Available data:
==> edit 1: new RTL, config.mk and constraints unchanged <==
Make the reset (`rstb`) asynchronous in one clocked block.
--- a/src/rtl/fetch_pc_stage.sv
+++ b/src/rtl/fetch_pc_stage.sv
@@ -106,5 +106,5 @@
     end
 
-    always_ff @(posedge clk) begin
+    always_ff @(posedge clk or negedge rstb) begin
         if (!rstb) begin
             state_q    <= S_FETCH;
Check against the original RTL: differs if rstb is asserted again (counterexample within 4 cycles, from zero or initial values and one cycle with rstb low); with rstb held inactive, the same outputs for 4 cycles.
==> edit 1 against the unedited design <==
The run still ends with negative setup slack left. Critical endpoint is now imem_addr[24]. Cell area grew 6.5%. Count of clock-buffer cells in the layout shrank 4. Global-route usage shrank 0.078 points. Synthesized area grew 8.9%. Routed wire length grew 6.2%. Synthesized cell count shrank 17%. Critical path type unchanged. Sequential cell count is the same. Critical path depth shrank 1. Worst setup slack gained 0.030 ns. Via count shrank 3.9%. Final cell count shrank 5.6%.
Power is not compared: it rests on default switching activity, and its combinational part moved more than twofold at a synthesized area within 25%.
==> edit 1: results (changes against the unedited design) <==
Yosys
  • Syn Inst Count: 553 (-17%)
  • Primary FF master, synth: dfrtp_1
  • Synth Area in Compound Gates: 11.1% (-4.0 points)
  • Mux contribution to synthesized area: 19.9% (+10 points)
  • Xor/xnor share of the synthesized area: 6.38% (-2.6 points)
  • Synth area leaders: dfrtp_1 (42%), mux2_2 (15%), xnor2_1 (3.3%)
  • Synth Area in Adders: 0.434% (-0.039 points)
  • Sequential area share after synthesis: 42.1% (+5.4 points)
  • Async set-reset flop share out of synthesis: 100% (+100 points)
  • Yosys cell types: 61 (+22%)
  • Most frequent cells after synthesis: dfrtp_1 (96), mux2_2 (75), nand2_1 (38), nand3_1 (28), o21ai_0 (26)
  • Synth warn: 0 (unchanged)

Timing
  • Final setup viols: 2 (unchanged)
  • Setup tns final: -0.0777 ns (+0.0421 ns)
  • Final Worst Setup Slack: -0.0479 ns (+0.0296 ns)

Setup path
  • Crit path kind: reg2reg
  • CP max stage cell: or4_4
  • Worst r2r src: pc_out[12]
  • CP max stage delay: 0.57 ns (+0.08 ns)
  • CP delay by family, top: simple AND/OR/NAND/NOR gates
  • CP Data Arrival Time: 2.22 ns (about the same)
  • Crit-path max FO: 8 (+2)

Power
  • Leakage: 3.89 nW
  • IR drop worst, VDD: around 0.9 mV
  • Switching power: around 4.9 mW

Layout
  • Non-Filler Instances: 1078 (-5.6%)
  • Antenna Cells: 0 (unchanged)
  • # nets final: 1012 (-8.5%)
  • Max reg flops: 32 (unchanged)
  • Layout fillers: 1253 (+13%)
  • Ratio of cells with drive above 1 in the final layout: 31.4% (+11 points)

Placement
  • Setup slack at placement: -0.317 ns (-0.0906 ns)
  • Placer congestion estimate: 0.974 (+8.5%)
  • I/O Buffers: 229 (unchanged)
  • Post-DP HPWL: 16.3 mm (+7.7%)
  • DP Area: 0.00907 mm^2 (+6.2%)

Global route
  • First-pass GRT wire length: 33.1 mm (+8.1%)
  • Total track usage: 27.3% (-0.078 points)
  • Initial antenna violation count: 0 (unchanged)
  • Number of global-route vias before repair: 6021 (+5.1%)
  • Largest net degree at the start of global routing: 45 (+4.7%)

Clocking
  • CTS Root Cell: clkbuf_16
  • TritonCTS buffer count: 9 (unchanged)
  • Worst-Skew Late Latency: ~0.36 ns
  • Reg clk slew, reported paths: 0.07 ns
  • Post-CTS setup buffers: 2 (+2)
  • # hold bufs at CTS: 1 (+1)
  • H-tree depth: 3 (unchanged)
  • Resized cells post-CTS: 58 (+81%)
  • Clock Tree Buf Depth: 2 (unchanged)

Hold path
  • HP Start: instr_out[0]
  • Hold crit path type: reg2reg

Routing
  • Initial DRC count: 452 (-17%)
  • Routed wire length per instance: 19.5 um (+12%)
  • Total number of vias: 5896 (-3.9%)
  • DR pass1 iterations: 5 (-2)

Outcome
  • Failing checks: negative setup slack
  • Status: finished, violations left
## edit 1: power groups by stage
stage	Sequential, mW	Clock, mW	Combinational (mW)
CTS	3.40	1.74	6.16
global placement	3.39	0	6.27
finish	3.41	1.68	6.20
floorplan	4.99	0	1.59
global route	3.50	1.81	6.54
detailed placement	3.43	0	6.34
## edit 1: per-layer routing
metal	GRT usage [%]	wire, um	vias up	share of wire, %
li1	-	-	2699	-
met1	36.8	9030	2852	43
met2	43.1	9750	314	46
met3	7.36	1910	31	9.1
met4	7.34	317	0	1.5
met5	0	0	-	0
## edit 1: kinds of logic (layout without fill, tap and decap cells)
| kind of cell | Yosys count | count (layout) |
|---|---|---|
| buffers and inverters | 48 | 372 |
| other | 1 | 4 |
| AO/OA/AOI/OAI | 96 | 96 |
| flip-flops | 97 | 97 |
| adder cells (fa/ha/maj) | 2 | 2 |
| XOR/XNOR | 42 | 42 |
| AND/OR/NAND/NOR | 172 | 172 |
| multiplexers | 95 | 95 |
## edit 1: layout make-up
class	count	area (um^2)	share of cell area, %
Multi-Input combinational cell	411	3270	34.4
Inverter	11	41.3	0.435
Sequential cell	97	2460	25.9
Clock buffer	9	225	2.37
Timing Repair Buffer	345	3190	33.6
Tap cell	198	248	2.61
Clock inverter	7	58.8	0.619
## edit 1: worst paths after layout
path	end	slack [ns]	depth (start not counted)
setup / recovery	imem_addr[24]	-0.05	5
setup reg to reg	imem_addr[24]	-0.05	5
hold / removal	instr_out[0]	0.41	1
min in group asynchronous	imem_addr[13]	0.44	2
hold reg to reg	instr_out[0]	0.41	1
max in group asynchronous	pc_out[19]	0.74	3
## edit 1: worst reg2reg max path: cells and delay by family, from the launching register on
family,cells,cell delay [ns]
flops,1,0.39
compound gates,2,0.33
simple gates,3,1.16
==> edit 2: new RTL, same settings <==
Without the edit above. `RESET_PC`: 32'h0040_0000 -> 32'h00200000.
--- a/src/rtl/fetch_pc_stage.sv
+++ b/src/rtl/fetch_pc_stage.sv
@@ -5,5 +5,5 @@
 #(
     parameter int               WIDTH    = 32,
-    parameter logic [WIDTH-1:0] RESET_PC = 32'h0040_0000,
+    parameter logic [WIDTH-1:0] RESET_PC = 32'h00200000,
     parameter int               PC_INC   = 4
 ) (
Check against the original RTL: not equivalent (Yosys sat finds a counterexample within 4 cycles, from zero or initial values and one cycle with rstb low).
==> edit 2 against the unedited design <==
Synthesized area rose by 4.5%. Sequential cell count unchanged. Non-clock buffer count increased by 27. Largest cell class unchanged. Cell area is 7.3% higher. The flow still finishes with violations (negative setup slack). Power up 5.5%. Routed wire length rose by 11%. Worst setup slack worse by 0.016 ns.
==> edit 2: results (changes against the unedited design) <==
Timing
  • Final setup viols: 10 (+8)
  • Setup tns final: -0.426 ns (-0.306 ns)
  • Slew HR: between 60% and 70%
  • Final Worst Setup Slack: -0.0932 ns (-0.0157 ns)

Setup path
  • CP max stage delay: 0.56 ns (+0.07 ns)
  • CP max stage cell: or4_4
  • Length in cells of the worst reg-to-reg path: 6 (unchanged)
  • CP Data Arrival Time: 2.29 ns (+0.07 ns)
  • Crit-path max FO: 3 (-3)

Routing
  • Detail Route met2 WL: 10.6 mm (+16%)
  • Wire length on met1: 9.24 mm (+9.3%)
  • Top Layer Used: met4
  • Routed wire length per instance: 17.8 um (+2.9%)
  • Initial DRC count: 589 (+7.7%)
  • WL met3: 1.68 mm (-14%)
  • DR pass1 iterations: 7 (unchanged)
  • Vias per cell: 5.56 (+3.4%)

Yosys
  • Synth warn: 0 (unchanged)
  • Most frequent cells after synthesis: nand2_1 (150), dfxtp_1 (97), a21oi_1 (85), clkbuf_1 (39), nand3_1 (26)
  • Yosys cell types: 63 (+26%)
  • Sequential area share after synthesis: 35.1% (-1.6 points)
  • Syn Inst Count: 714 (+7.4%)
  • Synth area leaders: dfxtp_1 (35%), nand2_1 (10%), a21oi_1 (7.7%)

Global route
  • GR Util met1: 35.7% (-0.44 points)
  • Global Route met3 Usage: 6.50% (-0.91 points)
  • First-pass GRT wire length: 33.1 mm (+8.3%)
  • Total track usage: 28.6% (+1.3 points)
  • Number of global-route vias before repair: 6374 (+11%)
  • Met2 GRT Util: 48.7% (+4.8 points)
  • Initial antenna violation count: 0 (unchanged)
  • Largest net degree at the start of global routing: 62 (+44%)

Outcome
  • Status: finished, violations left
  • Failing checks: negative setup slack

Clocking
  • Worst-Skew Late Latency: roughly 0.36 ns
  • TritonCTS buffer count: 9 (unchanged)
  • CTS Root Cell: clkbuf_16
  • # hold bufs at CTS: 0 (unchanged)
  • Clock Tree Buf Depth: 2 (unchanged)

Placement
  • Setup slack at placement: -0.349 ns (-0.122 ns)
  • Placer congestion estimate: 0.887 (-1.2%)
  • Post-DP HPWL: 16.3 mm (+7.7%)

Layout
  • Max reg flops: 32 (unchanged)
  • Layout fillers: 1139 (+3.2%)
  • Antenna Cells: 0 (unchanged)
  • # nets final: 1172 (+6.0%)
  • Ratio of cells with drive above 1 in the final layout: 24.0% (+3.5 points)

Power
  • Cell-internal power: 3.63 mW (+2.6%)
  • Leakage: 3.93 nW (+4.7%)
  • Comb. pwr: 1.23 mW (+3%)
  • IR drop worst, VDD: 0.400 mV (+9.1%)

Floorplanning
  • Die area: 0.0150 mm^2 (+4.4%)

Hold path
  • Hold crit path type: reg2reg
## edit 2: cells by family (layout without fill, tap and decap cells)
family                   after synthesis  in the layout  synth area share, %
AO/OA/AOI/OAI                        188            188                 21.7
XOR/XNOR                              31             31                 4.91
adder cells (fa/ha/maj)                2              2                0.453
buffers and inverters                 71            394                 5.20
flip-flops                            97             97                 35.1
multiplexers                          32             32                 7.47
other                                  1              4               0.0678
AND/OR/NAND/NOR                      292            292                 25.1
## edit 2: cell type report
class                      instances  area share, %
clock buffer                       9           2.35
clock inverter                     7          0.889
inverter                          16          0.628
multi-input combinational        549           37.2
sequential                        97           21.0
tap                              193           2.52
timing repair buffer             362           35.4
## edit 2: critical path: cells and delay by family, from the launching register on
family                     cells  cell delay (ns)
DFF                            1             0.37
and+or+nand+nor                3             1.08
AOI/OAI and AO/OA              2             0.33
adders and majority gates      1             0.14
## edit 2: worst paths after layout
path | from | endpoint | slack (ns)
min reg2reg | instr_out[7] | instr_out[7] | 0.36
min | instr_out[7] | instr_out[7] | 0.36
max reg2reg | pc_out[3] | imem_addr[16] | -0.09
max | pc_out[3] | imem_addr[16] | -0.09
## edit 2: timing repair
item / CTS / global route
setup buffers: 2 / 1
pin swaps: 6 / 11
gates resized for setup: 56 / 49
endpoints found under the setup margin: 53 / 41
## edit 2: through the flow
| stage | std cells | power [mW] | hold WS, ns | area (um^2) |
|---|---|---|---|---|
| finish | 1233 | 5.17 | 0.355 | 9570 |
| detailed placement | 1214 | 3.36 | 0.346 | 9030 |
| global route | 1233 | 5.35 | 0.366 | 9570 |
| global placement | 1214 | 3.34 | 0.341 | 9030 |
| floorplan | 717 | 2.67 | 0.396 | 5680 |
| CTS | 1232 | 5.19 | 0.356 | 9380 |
### src/rtl/bus_arbiter.sv
// bus_arbiter: round-robin arbiter for the shared 16-bit memory bus.
// Requests are serialised into fixed-length memory transactions. Each
// transaction runs IDLE -> ACCESS (WAIT_CYCLES cycles) -> DONE, and every
// output is registered.
//
// Ports:
//   clk          system clock; all state changes on the rising edge
//   reset        asynchronous, active-high reset
//   req          per-master request level, sampled only in IDLE
//   we           per-master write (1) / read (0)
//   addr_in      master i address in bits [16i+15:16i]
//   wdata_in     master i write data, same packing
//   grant        one-hot bus owner, 0 when idle
//   done         one-cycle completion pulse to the owner
//   rdata        read data, valid while done is high
//   mem_address  shared bus address
//   mem_r/mem_w  read/write strobes
//   mem_wdata    write data to memory
//   mem_rdata    read data from memory
module bus_arbiter #(
  parameter int MASTERS      = 3,
  parameter int WAIT_CYCLES  = 1,
  parameter int CPU_PRIORITY = 0
) (
  input  logic                   clk,
  input  logic                   reset,
  input  logic [MASTERS-1:0]     req,
  input  logic [MASTERS-1:0]     we,
  input  logic [16*MASTERS-1:0]  addr_in,
  input  logic [16*MASTERS-1:0]  wdata_in,
  output logic [MASTERS-1:0]     grant,
  output logic [MASTERS-1:0]     done,
  output logic [15:0]            rdata,
  output logic [15:0]            mem_address,
  output logic                   mem_r,
  output logic                   mem_w,
  output logic [15:0]            mem_wdata,
  input  logic [15:0]            mem_rdata
);

  localparam int          IW = (MASTERS > 1) ? $clog2(MASTERS) : 1;
  localparam int unsigned NM = MASTERS;

  typedef enum logic [1:0] {S_IDLE, S_ACCESS, S_DONE} state_t;

  state_t              r_state, w_state_n;
  logic [IW-1:0]       r_idx, r_last;
  logic                r_we;
  logic [3:0]          r_cnt;

  logic [IW-1:0]       w_win, w_cand;
  logic                w_found;

  logic [IW-1:0]       w_idx_n, w_last_n;
  logic                w_we_n;
  logic [3:0]          w_cnt_n;
  logic [MASTERS-1:0]  w_grant_n, w_done_n;
  logic [15:0]         w_rdata_n, w_addr_n, w_wdata_n;
  logic                w_r_n, w_w_n;

  // Winner selection: scan last+1, last+2, ... (mod MASTERS); optional CPU override.
  always_comb begin
    w_win   = r_last;
    w_cand  = '0;
    w_found = 1'b0;
    if (CPU_PRIORITY != 0 && req[0]) begin
      w_win   = '0;
      w_found = 1'b1;
    end else begin
      for (int unsigned k = 1; k <= NM; k++) begin
        w_cand = IW'((32'(r_last) + k) % NM);
        if (!w_found && req[w_cand]) begin
          w_win   = w_cand;
          w_found = 1'b1;
        end
      end
    end
  end

  // State register
  always_ff @(posedge clk or posedge reset) begin
    if (reset) r_state <= S_IDLE;
    else       r_state <= w_state_n;
  end

  // Next-state logic
  always_comb begin
    w_state_n = r_state;
    case (r_state)
      S_IDLE:   if (|req)         w_state_n = S_ACCESS;
      S_ACCESS: if (r_cnt == '0)  w_state_n = S_DONE;
      S_DONE:                     w_state_n = S_IDLE;
      default:                    w_state_n = S_IDLE;
    endcase
  end

  // Output/datapath next values; computed against the transition so that
  // the registered outputs line up with the state being entered.
  always_comb begin
    w_idx_n   = r_idx;
    w_last_n  = r_last;
    w_we_n    = r_we;
    w_cnt_n   = r_cnt;
    w_grant_n = grant;
    w_done_n  = '0;
    w_rdata_n = rdata;
    w_addr_n  = mem_address;
    w_r_n     = mem_r;
    w_w_n     = mem_w;
    w_wdata_n = mem_wdata;
    case (r_state)
      S_IDLE: begin
        if (|req) begin
          w_idx_n   = w_win;
          w_last_n  = w_win;
          w_we_n    = we[w_win];
          w_cnt_n   = 4'(WAIT_CYCLES - 1);
          w_grant_n = MASTERS'(1) << w_win;
          w_addr_n  = addr_in[16*w_win +: 16];
          w_r_n     = !we[w_win];
          w_w_n     = we[w_win];
          w_wdata_n = we[w_win] ? wdata_in[16*w_win +: 16] : '0;
        end
      end
      S_ACCESS: begin
        if (r_cnt == '0) begin
          if (!r_we) w_rdata_n = mem_rdata;
          w_addr_n  = '0;
          w_r_n     = 1'b0;
          w_w_n     = 1'b0;
          w_wdata_n = '0;
          w_done_n  = MASTERS'(1) << r_idx;
        end else begin
          w_cnt_n = r_cnt - 4'd1;
        end
      end
      S_DONE: begin
        w_grant_n = '0;
        w_rdata_n = '0;
      end
      default: ;
    endcase
  end

  always_ff @(posedge clk or posedge reset) begin
    if (reset) begin
      r_idx       <= '0;
      r_last      <= IW'(MASTERS - 1);
      r_we        <= 1'b0;
      r_cnt       <= '0;
      grant       <= '0;
      done        <= '0;
      rdata       <= '0;
      mem_address <= '0;
      mem_r       <= 1'b0;
      mem_w       <= 1'b0;
      mem_wdata   <= '0;
    end else begin
      r_idx       <= w_idx_n;
      r_last      <= w_last_n;
      r_we        <= w_we_n;
      r_cnt       <= w_cnt_n;
      grant       <= w_grant_n;
      done        <= w_done_n;
      rdata       <= w_rdata_n;
      mem_address <= w_addr_n;
      mem_r       <= w_r_n;
      mem_w       <= w_w_n;
      mem_wdata   <= w_wdata_n;
    end
  end

endmodule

What the task asks: Begin at the line above that has "42.1% (+5.4 points)" and stop after the line that has "simple AND/OR/NAND/NOR gates", copying each line exactly and adding nothing else.

Answer to this problem:
  • Sequential area share after synthesis: 42.1% (+5.4 points)
  • Async set-reset flop share out of synthesis: 100% (+100 points)
  • Yosys cell types: 61 (+22%)
  • Most frequent cells after synthesis: dfrtp_1 (96), mux2_2 (75), nand2_1 (38), nand3_1 (28), o21ai_0 (26)
  • Synth warn: 0 (unchanged)

Timing
  • Final setup viols: 2 (unchanged)
  • Setup tns final: -0.0777 ns (+0.0421 ns)
  • Final Worst Setup Slack: -0.0479 ns (+0.0296 ns)

Setup path
  • Crit path kind: reg2reg
  • CP max stage cell: or4_4
  • Worst r2r src: pc_out[12]
  • CP max stage delay: 0.57 ns (+0.08 ns)
  • CP delay by family, top: simple AND/OR/NAND/NOR gates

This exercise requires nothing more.